The contrast between the violent images and Arthur’s nonchalance took Violet aback. What must his life had been like to speak of such things as though they were commonplace? No wonder he held himself removed from everyone else. Those rare smiles of his took on even greater value.
“That is horrible,” she said. “I had no idea the government would subject a man to such tortures. I assure you I would never ask such for such a sacrifice.”
“You aren’t the one who hired me. Grey did,” Arthur reminded her. “He expects his money’s worth.” One finger held back her protestations, and he shot an enigmatic glance at Grantham. “I’ve learned seven languages, eaten meals prepared by Carême, and lived in twenty different capitals on four continents. My work does, on occasion, call for more than standing between a bullet and its target.”
“My word.” Violet shook her head in amazement. “What a remarkable life you’ve led. You must be exhausted after your adventures.”
Grantham harrumphed. “I’ve been shot at as well, if you’ll remember.” He crossed his arms. “And stabbed. Have you been stabbed?”
“Stabbed?” Arthur bent his head in recollection. “Three . . . no, four times.”
“Drowned?” Grantham snapped.
Arthur nodded. “Twice I’ve been on guard aboard a ship attacked by pirates. One time, they managed to get me overboard. I caught the ship at the next port and rescued the man.”
“Hanged?” Grantham persisted.
Arthur shook his head while he scrunched his nose. “Can’t say anyone tried to hang me.”
“Stran—”
Violet smacked Grantham’s arm in dismay. “That is enough, Georgie.” She shook her head. “Men. Must you turn everything into a contest?”

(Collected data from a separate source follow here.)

## config.mk

```make
export PLATFORM = sky130hd
export DESIGN_NAME = hazard_stall_unit_flat
export DESIGN_NICKNAME = d
export VERILOG_FILES = /design/src/rtl/hazard_stall_unit_pkg.sv /design/src/rtl/hazard_stall_unit_if.sv /design/src/rtl/hazard_stall_unit_detect.sv /design/src/rtl/hazard_stall_unit.sv /design/src/flat_wrapper.sv
export SDC_FILE = /design/constraint.sdc
export NUM_CORES = 1
export LEC_CHECK = 0
export ABC_AREA = 1
export CAP_MARGIN = 20
export CORE_MARGIN = 1.5
export CORE_UTILIZATION = 43
export CTS_BUF_LIST = sky130_fd_sc_hd__clkbuf_8 sky130_fd_sc_hd__clkbuf_16
export DETAILED_ROUTE_END_ITERATION = 8
export PLACE_DENSITY = 0.95
export SLEW_MARGIN = 10
export SYNTH_ARGS = -nofsm -noshare
export SYNTH_HDL_FRONTEND = slang
export SYNTH_SLANG_ARGS = --single-unit
```

## constraint.sdc

```tcl
create_clock -name Clk -period 2.2 [get_ports Clk]
set_input_delay 0.44 -clock Clk [delete_from_list [all_inputs] [get_ports Clk]]
set_output_delay 0.44 -clock Clk [all_outputs]
set_load 0.01 [all_outputs]
```
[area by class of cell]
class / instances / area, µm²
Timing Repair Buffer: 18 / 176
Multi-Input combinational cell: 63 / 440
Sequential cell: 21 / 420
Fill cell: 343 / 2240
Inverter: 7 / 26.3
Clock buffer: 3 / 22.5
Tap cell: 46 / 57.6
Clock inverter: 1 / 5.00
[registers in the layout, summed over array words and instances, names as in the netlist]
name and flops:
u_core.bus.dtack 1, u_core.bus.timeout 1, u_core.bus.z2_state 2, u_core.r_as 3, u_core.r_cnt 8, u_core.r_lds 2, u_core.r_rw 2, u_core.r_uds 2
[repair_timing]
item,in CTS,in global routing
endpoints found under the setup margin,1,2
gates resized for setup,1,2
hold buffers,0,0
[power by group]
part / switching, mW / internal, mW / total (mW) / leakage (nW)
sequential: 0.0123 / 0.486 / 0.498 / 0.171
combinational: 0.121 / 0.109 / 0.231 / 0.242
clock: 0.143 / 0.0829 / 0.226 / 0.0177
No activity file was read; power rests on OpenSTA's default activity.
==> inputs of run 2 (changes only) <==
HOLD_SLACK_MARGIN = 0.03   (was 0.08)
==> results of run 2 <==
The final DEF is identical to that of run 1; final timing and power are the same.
## config.mk

```make
export PLATFORM = sky130hd
export DESIGN_NAME = pipeline_hazard_controller
export DESIGN_NICKNAME = d
export VERILOG_FILES = /design/src/rtl/pipeline_ctrl_pkg.sv /design/src/rtl/pipeline_hazard_controller_hazard_detect.sv /design/src/rtl/pipeline_hazard_controller.sv
export SDC_FILE = /design/constraint.sdc
export NUM_CORES = 1
export LEC_CHECK = 0
export ABC_AREA = 1
export BUFFER_PORTS_ARGS = -buffer_cell sky130_fd_sc_hd__buf_2
export CORE_AREA = 3 3 72 74
export CTS_CLUSTER_SIZE = 28
export DETAILED_ROUTE_END_ITERATION = 10
export DIE_AREA = 0 0 75 77
export PLACE_DENSITY = 0.93
export SLEW_MARGIN = 20
export SYNTH_ARGS = -nofsm -noshare
export SYNTH_HDL_FRONTEND = slang
export SYNTH_SLANG_ARGS = --single-unit
export TNS_END_PERCENT = 20
```

## constraint.sdc

```tcl
create_clock -name clock -period 3.4 [get_ports clock]
set_input_delay 0.17 -clock clock [delete_from_list [all_inputs] [get_ports clock]]
set_output_delay 0.17 -clock clock [all_outputs]
set_load 0.005 [all_outputs]
```

## src/rtl/pipeline_ctrl_pkg.sv

```systemverilog
// Shared pipeline control types: FSM state encoding
// and the XZR register index that never creates a hazard.
package pipeline_ctrl_pkg;

  typedef enum logic [1:0] {
    RUN        = 2'd0,
    LOAD_STALL = 2'd1,
    MEM_WAIT   = 2'd2
  } ctrl_state_e;

  localparam int XZR = 31;

endpackage

```

## src/rtl/pipeline_hazard_controller_hazard_detect.sv

```systemverilog
// Load-use hazard term: a load in ID_EX writes a register
// that the instruction in IF_ID reads (XZR excluded).
// Ports: rn/rm/rd addresses, read-use flags, memread in;
// hazard out.
module hazard_detect
  import pipeline_ctrl_pkg::*;
#(
  parameter int REG_ADDR_W = 5,
  parameter int ZERO_REG   = XZR
) (
  input  logic [REG_ADDR_W-1:0] rn,
  input  logic [REG_ADDR_W-1:0] rm,
  input  logic [REG_ADDR_W-1:0] rd,
  input  logic                  uses_rn,
  input  logic                  uses_rm,
  input  logic                  memread,
  output logic                  hazard
);

  logic rn_hit;
  logic rm_hit;
  logic rd_real;

  assign rn_hit  = uses_rn && (rn == rd);
  assign rm_hit  = uses_rm && (rm == rd);
  assign rd_real = rd != REG_ADDR_W'(ZERO_REG);
  assign hazard  = memread && rd_real && (rn_hit || rm_hit);

endmodule

```

## src/rtl/pipeline_hazard_controller.sv

```systemverilog
// Stall/flush sequencer: PC write enable, pipeline register
// enables/flushes, memory-wait timeout flag, perf counters.
// Ports: clock/reset(active-low async), ID/EX hazard inputs,
// branch_taken_mem, mem_req/mem_ready in; pc_wren, wren_*,
// flush_*, mem_error, stall_count, flush_count, state out.
module pipeline_hazard_controller
  import pipeline_ctrl_pkg::*;
#(
  parameter int REG_ADDR_W        = 5,
  parameter int ZERO_REG          = XZR,
  parameter int LOAD_STALL_CYCLES = 1,
  parameter int MEM_TIMEOUT       = 64,
  parameter int COUNT_W           = 16
) (
  input  logic                  clock,
  input  logic                  reset,
  input  logic [REG_ADDR_W-1:0] id_rn,
  input  logic [REG_ADDR_W-1:0] id_rm,
  input  logic                  id_uses_rn,
  input  logic                  id_uses_rm,
  input  logic                  ex_memread,
  input  logic [REG_ADDR_W-1:0] ex_rd,
  input  logic                  branch_taken_mem,
  input  logic                  mem_req,
  input  logic                  mem_ready,
  output logic                  pc_wren,
  output logic                  wren_IF_ID,
  output logic                  wren_ID_EX,
  output logic                  wren_EX_MEM,
  output logic                  wren_MEM_WB,
  output logic                  flush_IF_ID,
  output logic                  flush_ID_EX,
  output logic                  flush_EX_MEM,
  output logic                  mem_error,
  output logic [COUNT_W-1:0]    stall_count,
  output logic [COUNT_W-1:0]    flush_count,
  output logic [1:0]            state
);

  localparam int WAIT_W = $clog2(MEM_TIMEOUT + 1);

  ctrl_state_e       state_q, state_d;
  logic [1:0]        load_q, load_d;
  logic [WAIT_W-1:0] wait_q, wait_d;
  logic              err_d;
  logic              hazard;
  logic              branch_ev;

  hazard_detect #(
    .REG_ADDR_W(REG_ADDR_W),
    .ZERO_REG  (ZERO_REG)
  ) u_hazard_detect (
    .rn     (id_rn),
    .rm     (id_rm),
    .rd     (ex_rd),
    .uses_rn(id_uses_rn),
    .uses_rm(id_uses_rm),
    .memread(ex_memread),
    .hazard (hazard)
  );

  assign state = state_q;

  always_comb begin
    state_d      = state_q;
    load_d       = load_q;
    wait_d       = wait_q;
    err_d        = mem_error;
    branch_ev    = 1'b0;
    pc_wren      = 1'b1;
    wren_IF_ID   = 1'b1;
    wren_ID_EX   = 1'b1;
    wren_EX_MEM  = 1'b1;
    wren_MEM_WB  = 1'b1;
    flush_IF_ID  = 1'b0;
    flush_ID_EX  = 1'b0;
    flush_EX_MEM = 1'b0;
    case (state_q)
      RUN: begin
        if (branch_taken_mem) begin
          flush_IF_ID  = 1'b1;
          flush_ID_EX  = 1'b1;
          flush_EX_MEM = 1'b1;
          branch_ev    = 1'b1;
        end else if (mem_req && !mem_ready) begin
          pc_wren     = 1'b0;
          wren_IF_ID  = 1'b0;
          wren_ID_EX  = 1'b0;
          wren_EX_MEM = 1'b0;
          wren_MEM_WB = 1'b0;
          wait_d      = WAIT_W'(1);
          state_d     = MEM_WAIT;
        end else if (hazard) begin
          pc_wren     = 1'b0;
          wren_IF_ID  = 1'b0;
          flush_ID_EX = 1'b1;
          if (LOAD_STALL_CYCLES > 1) begin
            load_d  = 2'(LOAD_STALL_CYCLES - 1);
            state_d = LOAD_STALL;
          end
        end
      end
      LOAD_STALL: begin
        if (branch_taken_mem) begin
          flush_IF_ID  = 1'b1;
          flush_ID_EX  = 1'b1;
          flush_EX_MEM = 1'b1;
          branch_ev    = 1'b1;
          load_d       = 2'd0;
          state_d      = RUN;
        end else if (mem_req && !mem_ready) begin
          // freeze everything; remaining bubbles are kept
          pc_wren     = 1'b0;
          wren_IF_ID  = 1'b0;
          wren_ID_EX  = 1'b0;
          wren_EX_MEM = 1'b0;
          wren_MEM_WB = 1'b0;
        end else begin
          pc_wren     = 1'b0;
          wren_IF_ID  = 1'b0;
          flush_ID_EX = 1'b1;
          if (load_q <= 2'd1) begin
            load_d  = 2'd0;
            state_d = RUN;
          end else begin
            load_d = load_q - 2'd1;
          end
        end
      end
      MEM_WAIT: begin
        // branches cannot reach MEM here; ignored
        if (mem_ready) begin
          state_d = RUN;
        end else if (wait_q >= WAIT_W'(MEM_TIMEOUT)) begin
          err_d   = 1'b1;
          state_d = RUN;
        end else begin
          pc_wren     = 1'b0;
          wren_IF_ID  = 1'b0;
          wren_ID_EX  = 1'b0;
          wren_EX_MEM = 1'b0;
          wren_MEM_WB = 1'b0;
          wait_d      = wait_q + 1'b1;
        end
      end
      default: begin
        state_d = RUN;
        load_d  = 2'd0;
      end
    endcase
    if (!reset) begin
      branch_ev    = 1'b0;
      pc_wren      = 1'b0;
      wren_IF_ID   = 1'b0;
      wren_ID_EX   = 1'b0;
      wren_EX_MEM  = 1'b0;
      wren_MEM_WB  = 1'b0;
      flush_IF_ID  = 1'b1;
      flush_ID_EX  = 1'b1;
      flush_EX_MEM = 1'b1;
    end
  end

  always_ff @(posedge clock or negedge reset) begin
    if (!reset) begin
      state_q     <= RUN;
      load_q      <= 2'd0;
      wait_q      <= '0;
      mem_error   <= 1'b0;
      stall_count <= '0;
      flush_count <= '0;
    end else begin
      state_q   <= state_d;
      load_q    <= load_d;
      wait_q    <= wait_d;
      mem_error <= err_d;
      if (!pc_wren && stall_count != '1) begin
        stall_count <= stall_count + 1'b1;
      end
      if (branch_ev && flush_count != '1) begin
        flush_count <= flush_count + 1'b1;
      end
    end
  end

endmodule

```

==> impl_metrics.csv <==
group,metric,value,unit
min_path,hp-start,"mem_req",
sta,setup_viol,0,
logic_synthesis,synth_top_area_frac,0.4004,
sta,drv_slew,0,
floorplanning,core,4661,um2
detailed_routing,drt_iter0_markers,118,
detailed_routing,drc,0,
power_and_ir_drop,ir_worst_vdd,0.3298,mV
placed_design,port_buffers,64,
setup_path,critPathMaxFanout,23,
logic_synthesis,ys_seq_area_frac,0.4004,
cells_and_area,num-nets-final,435,
global_route,grt_usage,0.2099,
logic_synthesis,ys_async_sr_fraction,1.000,
power_and_ir_drop,powerDensity,441.3,nW/um2
sta,max_slew.worst_pin.slew,533.8,ps
detailed_routing,via_per_inst,5.144,
power_and_ir_drop,power,1.309,mW
cts,max-clock-path-buffers,2,
logic_synthesis,synth_edf_count,0,
min_path,hold_path_end,"wait_q[2]",
cts,cts_htree_levels,2,
cells_and_area,drive_gt1_frac,0.2171,
cts,numCtsBuffers,5,
sta,slew_headroom,0.6441,
logic_synthesis,synth_fp_nets,373,
cts,cts-root-buf,"clkbuf_8",
placed_design,gp_congestion,0.8653,
placed_design,dp_hpwl,4.319,mm
min_path,hold_path_class,"in -> reg",
logic_synthesis,synthFlopType,"dfrtp_1",
global_route,first_global_vias,2257,
logic_synthesis,synth_cell_types,27,
sta,period_needed,2007,ps
logic_synthesis,synth_top_cell_by_area,"dfrtp_1",
cts,cts_tree,"yes",
power_and_ir_drop,p_leak,1.631,nW
setup_path,cp.arrival,1840,ps
setup_path,end_kind,"primary output",
sta,rsz0062_at_grt,"false",
floorplanning,io_pins,66,
setup_path,reg2reg_from,"flush_count[0]",
detailed_routing,wl_met3,412,um
detailed_routing,num_vias,2387,
floorplanning,die_y,77,um
cts,cts_resized,0,
cells_and_area,syn2layout_area_growth,15.77,%
status,outcome,"completed",
detailed_routing,highest_layer,"met4",
logic_synthesis,netlist_top_cells_count,"107 x nand2_1, 48 x inv_1, 41 x dfrtp_1, 30 x nand3_1, 27 x nor2_1",
sta,final.period_utilization,0.5903,
detailed_routing,drt-total-wl,5.596,mm
detailed_routing,dr.pass1.iters,4,
detailed_routing,ant_nets,0,
logic_synthesis,ys_ff_latch,41,
job,max_cap_viol_count,0,
logic_synthesis,yosysMostFrequentCell,"nand2_1",
logic_synthesis,syn_area,2562,um2
setup_path,r2r-end,"flush_count[5]",
sta,tns,0,ps
min_path,hold_depth,4,
floorplanning,rows,25,
detailed_routing,routedWlPerCell,12.06,um
logic_synthesis,netlist_top_cells_area,"dfrtp_1 40%, nand2_1 16%, inv_1 7.0%",
floorplanning,dieArea,5775,um2
setup_path,crit_type,"reg -> out",
global_route,grt_max_degree,44,
floorplanning,die_x,75,um
cts,cts_num_sinks,41,
cells_and_area,diodes,0,
setup_path,cp-start-kind,"flip-flop",
cts,clock_latency,290,ps
global_route,overflow,0,
detailed_routing,met1Wirelength,2.314,mm
sta,fin_skew,8.236,ps
setup_path,reg2reg_depth,8,
floorplanning,initial_core_util,0.5498,
logic_synthesis,synth.avg_cell_area,7.385,um2
logic_synthesis,yosys_warnings,0,
global_route,grt_pass1_wl,9.480,mm
global_route,grt_antenna_before_repair,0,
sta,fmaxAchievable,498.3,MHz
sta,hold_viol,0,
logic_synthesis,syn_inst,347,
cts,clkTransAtPathRegs,70,ps
setup_path,timing.reg2reg.setup_slack,1490,ps
setup_path,crit_required,3230,ps
detailed_routing,met2_length,2.796,mm
[config.mk]
export PLATFORM = sky130hd
export DESIGN_NAME = div_issue
export DESIGN_NICKNAME = d
export VERILOG_FILES = /design/src/rtl/div_issue.sv
export SDC_FILE = /design/constraint.sdc
export NUM_CORES = 1
export LEC_CHECK = 0
export ABC_CLOCK_PERIOD_IN_PS = 1300
export BUFFER_PORTS_ARGS = -buffer_cell sky130_fd_sc_hd__buf_2
export CAP_MARGIN = 20
export CORE_ASPECT_RATIO = 1.25
export CORE_MARGIN = 2
export CORE_UTILIZATION = 44
export DETAILED_ROUTE_END_ITERATION = 8
export PLACE_DENSITY = 0.82
export SYNTH_ARGS = -nofsm -noshare
export SYNTH_HDL_FRONTEND = slang
export SYNTH_SLANG_ARGS = --single-unit
[constraint.sdc]
create_clock -name clk_i -period 1.3 [get_ports clk_i]
set_input_delay 0.065 -clock clk_i [delete_from_list [all_inputs] [get_ports clk_i]]
set_output_delay 0.065 -clock clk_i [all_outputs]
set_load 0.01 [all_outputs]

“Hmm.” Grantham tossed his head, sulking at either the interruption of his macabre inquisition or the fact she’d used his childhood nickname. Or both.
“Ingested poison on purpose, eh?” Grantham said. “Doesn’t sound clever. Probably rendered you infertile.”
Arthur shrugged. “Don’t plan on having a family, so it isn’t a concern.”
Like the snick of a lock, his expression closed. Once again, Violet wondered what, or who, was the reason for Arthur’s distance.
Before she could think about it further, Grantham spoke again. “Point is that Kneland is here to do one thing, and one thing only.”
Arthur turned to Violet and pinned her with his stare. “However I choose to do it, my job is to keep you alive. Until you finish your work, I will not stray from your side.”
“Neither shall I, my dear.” Grantham smoothed back a lock of buttery-blond hair and crossed his booted feet. “Fetch out your prettiest gown. I’m looking forward to having the most beautiful woman in London on my arm tomorrow night.”
9
I DON’T REMEMBER HER being such a dowd. Mind you, that extra stone she’s put on, and her ghastly complexion from hanging about her club doesn’t help. I worry for her health.”
Violet paused in the act of tasting a biscuit from the refreshment table, her skin pebbling in discomfort at the overheard comment coming from behind a large column. The unknown woman’s emphasis on the word club had made it sound illicit or nasty. Could the woman be speaking about her?
Extra stone?
Such a dowd?
Violet glanced at her ball gown. She’d finished with mourning, but she hadn’t bothered to order any new dresses since Daniel had died. Not considering how much fashion had changed, she’d had her old gowns let out. Within moments of arriving at the ball, she’d understood how outmoded and ill-fitting the gown she wore tonight was.